# Work instructions
Where a line below holds the string "properties", that line goes into the answer.

# Material provided
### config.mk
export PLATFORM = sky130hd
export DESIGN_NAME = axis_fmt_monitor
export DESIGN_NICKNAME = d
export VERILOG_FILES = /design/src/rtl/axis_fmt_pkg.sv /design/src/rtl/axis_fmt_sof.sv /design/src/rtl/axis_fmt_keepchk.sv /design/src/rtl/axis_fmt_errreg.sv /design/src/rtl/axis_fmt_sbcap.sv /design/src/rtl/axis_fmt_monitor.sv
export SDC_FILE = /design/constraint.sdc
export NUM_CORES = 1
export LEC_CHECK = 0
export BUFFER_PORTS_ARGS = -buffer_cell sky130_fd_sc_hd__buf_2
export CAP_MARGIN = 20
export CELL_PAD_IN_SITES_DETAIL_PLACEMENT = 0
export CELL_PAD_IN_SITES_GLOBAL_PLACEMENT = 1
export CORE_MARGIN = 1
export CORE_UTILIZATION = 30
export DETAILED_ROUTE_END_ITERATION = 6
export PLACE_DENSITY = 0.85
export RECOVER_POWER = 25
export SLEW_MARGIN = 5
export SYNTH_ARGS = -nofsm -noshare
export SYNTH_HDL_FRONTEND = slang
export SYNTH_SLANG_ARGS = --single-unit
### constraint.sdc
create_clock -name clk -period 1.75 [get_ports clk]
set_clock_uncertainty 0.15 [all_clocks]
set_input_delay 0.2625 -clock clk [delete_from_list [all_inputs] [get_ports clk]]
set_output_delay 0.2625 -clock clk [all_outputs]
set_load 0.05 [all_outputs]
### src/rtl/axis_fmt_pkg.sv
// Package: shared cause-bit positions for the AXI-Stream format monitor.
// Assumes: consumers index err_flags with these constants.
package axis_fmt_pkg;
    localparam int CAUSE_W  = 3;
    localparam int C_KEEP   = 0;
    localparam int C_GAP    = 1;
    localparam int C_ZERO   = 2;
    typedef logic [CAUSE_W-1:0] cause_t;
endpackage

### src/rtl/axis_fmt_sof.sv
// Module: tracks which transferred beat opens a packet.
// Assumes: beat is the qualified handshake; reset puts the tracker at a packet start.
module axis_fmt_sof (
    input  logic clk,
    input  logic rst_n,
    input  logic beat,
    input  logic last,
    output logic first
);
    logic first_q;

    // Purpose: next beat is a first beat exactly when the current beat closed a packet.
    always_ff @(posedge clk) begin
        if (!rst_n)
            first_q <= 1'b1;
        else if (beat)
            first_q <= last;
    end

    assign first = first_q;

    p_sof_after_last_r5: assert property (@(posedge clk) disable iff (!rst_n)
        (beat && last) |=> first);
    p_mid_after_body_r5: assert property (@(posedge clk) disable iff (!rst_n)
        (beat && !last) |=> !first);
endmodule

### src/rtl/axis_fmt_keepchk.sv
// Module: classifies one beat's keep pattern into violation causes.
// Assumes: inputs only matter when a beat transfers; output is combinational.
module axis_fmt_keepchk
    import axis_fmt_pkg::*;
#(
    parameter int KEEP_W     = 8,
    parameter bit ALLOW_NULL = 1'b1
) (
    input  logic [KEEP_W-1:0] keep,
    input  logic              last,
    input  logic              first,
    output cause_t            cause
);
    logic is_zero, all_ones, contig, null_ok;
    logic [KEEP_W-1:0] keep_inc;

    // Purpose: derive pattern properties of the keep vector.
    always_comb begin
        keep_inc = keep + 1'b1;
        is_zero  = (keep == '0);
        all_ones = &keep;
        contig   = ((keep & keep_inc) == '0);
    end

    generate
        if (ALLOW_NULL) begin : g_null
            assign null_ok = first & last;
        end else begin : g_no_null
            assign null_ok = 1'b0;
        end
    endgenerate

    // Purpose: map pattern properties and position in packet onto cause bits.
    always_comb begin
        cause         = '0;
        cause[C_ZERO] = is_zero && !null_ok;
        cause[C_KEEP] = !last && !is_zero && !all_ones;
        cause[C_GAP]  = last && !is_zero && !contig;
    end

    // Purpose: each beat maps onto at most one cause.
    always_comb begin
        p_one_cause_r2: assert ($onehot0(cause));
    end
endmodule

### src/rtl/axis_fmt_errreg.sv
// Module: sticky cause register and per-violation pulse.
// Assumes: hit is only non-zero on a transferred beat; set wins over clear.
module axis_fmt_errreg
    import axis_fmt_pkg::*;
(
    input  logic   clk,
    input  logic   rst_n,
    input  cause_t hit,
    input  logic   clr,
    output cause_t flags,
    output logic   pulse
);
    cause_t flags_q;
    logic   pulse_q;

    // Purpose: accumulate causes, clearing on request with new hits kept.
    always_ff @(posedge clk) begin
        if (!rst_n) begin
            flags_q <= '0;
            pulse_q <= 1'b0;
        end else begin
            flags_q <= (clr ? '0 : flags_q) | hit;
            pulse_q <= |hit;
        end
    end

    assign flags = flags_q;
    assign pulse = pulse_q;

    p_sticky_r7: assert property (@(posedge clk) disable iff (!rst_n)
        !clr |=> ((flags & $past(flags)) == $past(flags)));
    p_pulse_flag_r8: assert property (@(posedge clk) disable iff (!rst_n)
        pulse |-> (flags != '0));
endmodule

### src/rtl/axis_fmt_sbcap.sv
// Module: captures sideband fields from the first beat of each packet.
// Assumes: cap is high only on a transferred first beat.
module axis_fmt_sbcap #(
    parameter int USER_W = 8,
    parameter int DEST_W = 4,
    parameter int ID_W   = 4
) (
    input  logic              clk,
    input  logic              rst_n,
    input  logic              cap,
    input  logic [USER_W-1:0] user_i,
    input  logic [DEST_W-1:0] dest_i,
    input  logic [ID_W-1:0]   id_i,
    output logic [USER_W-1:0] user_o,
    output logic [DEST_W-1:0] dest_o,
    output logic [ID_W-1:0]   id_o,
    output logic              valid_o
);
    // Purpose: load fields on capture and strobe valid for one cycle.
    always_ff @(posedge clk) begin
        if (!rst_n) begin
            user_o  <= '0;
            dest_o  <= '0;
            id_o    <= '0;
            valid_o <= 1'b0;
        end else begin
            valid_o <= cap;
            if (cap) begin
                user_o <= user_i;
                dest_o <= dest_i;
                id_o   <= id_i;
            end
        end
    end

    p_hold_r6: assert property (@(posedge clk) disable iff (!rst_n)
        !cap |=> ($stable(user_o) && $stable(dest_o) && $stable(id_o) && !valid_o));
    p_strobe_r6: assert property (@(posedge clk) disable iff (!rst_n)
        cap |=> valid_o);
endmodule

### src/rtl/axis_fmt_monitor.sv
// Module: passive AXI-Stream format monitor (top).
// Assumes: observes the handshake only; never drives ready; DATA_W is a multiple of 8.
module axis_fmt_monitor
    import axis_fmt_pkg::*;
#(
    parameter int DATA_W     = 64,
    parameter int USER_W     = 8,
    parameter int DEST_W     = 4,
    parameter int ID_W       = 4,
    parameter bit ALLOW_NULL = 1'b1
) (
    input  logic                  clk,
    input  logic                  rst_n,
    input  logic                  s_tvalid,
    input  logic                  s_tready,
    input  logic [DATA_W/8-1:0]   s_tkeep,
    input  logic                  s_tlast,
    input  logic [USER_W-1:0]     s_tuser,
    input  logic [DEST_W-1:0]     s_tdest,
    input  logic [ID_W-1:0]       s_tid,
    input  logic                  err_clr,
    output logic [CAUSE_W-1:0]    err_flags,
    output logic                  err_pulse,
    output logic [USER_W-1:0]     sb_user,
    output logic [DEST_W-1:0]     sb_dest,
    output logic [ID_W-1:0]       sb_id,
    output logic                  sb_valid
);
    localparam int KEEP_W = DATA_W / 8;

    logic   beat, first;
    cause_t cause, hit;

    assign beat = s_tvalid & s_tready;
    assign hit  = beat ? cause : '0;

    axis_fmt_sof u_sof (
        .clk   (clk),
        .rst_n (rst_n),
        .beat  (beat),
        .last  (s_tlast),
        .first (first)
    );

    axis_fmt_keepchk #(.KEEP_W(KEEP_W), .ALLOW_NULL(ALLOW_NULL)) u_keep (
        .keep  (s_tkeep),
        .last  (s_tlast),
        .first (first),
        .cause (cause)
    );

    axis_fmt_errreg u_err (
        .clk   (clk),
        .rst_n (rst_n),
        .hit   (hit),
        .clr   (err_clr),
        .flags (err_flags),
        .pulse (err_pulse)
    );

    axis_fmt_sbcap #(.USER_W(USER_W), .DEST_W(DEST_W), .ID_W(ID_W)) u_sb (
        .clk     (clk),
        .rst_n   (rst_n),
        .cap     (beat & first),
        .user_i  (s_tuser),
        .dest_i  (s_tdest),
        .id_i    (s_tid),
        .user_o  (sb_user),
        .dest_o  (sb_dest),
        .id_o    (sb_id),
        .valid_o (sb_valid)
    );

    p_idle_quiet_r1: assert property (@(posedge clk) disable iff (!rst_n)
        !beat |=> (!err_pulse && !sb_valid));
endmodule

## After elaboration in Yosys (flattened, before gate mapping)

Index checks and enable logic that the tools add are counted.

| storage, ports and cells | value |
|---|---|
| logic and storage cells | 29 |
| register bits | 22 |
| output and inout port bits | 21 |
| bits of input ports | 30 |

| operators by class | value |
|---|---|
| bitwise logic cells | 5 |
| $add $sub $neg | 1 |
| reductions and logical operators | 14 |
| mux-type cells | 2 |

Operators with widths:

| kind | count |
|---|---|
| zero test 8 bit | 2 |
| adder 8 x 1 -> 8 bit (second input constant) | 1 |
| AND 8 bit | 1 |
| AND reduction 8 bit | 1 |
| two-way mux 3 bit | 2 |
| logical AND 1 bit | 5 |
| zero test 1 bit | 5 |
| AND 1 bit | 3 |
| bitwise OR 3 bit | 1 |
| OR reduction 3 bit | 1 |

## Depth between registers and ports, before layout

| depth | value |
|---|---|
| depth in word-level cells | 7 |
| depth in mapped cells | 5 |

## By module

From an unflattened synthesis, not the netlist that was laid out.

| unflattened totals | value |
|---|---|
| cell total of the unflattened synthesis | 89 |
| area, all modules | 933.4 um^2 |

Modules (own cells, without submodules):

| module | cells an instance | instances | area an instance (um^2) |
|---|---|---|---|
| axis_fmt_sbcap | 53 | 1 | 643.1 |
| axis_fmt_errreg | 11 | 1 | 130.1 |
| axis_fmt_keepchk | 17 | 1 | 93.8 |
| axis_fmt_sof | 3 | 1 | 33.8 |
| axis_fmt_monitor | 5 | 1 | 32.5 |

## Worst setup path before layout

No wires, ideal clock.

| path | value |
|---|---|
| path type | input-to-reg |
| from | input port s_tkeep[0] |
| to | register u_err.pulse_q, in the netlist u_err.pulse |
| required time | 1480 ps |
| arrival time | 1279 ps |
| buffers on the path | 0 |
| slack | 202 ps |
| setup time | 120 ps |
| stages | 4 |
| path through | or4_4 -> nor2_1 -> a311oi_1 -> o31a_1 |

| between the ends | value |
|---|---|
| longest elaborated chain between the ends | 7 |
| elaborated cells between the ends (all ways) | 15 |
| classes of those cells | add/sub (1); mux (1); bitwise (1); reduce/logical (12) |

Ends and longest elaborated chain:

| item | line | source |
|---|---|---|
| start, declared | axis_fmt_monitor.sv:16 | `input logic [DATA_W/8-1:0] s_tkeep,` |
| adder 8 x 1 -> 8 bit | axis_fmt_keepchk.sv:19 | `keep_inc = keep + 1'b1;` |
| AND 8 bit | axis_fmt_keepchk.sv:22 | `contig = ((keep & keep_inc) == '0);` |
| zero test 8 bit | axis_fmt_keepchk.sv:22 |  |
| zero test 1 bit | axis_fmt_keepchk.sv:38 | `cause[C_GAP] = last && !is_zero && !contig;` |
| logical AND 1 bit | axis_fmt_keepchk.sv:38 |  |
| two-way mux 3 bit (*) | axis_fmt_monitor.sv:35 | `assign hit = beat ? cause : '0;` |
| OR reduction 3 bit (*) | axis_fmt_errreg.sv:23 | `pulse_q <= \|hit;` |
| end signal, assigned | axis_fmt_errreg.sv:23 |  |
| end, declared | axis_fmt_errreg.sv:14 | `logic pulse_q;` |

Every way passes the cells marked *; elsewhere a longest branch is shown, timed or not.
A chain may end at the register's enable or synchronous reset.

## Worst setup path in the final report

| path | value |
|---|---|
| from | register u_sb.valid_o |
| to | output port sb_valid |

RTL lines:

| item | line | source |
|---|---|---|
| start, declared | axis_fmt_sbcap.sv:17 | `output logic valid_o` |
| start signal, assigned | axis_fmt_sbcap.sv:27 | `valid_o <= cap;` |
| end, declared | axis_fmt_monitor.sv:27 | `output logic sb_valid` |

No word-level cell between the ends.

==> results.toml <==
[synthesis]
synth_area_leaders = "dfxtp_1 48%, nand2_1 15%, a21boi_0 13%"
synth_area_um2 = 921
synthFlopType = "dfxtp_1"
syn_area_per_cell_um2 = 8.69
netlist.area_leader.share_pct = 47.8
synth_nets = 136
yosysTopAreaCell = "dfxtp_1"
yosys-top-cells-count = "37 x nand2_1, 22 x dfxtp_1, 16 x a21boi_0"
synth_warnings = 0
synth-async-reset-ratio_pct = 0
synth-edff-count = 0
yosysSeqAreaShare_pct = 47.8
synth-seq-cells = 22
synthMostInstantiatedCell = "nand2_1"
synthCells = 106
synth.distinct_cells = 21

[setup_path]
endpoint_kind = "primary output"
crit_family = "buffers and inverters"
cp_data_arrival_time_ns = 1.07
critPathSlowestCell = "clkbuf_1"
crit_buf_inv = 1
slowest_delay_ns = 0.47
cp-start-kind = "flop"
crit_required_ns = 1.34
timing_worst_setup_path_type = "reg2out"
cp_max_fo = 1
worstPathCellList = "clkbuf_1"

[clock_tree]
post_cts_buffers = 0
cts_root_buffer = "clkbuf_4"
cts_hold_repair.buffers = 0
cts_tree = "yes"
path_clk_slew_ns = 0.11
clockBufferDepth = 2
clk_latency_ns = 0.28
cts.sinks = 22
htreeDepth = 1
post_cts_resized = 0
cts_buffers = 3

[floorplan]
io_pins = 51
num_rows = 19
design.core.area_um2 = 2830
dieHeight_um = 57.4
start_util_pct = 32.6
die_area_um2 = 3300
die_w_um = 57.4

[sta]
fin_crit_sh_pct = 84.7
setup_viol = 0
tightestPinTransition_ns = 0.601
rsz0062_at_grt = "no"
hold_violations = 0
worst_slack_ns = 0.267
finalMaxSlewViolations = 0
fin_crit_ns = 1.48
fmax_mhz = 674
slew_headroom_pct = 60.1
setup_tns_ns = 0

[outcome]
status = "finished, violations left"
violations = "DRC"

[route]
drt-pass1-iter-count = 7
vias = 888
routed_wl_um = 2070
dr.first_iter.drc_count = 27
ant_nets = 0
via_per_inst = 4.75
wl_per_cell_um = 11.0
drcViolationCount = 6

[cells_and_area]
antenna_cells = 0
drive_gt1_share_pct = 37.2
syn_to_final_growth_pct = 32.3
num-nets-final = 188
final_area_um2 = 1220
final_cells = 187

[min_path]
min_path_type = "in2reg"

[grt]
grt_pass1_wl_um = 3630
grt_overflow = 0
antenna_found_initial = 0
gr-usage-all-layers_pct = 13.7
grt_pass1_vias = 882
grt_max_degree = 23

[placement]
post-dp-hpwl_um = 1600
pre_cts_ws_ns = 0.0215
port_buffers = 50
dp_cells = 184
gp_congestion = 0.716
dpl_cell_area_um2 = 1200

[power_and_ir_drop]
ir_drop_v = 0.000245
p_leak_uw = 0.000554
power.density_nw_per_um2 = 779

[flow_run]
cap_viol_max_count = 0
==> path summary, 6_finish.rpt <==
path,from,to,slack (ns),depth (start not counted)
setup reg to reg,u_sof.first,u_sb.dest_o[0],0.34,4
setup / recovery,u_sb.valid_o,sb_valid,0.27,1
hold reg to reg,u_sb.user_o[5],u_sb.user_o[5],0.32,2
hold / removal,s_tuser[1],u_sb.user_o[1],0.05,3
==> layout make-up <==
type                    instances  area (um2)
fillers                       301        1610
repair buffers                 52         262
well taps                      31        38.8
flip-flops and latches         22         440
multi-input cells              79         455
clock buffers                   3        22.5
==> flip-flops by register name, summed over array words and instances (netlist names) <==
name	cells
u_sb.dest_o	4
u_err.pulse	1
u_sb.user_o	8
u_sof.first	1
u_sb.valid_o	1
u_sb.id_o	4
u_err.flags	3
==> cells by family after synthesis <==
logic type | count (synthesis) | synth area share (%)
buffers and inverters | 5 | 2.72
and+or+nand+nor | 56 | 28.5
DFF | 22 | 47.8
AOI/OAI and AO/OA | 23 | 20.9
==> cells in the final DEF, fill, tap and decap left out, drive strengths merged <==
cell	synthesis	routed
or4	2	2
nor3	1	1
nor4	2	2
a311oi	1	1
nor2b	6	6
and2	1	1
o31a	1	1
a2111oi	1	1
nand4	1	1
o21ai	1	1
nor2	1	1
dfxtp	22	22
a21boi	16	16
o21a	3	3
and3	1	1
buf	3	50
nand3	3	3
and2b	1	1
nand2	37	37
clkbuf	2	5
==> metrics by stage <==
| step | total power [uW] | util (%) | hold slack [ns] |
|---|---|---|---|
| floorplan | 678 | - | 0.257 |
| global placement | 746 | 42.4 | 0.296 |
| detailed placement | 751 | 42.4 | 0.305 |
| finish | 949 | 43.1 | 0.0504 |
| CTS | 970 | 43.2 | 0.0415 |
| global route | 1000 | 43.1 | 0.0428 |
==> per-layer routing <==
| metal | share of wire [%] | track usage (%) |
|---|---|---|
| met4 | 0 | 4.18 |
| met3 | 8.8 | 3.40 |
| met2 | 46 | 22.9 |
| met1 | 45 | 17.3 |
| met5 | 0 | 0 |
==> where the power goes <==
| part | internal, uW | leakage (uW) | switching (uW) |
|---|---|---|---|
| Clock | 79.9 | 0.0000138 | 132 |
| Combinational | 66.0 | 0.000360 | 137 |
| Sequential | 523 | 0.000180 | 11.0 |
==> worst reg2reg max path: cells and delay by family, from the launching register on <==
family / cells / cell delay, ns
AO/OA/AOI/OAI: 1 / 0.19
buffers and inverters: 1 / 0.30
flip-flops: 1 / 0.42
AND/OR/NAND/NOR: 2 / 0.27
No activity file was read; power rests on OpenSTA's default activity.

# Task solution
    // Purpose: derive pattern properties of the keep vector.
    // Purpose: map pattern properties and position in packet onto cause bits.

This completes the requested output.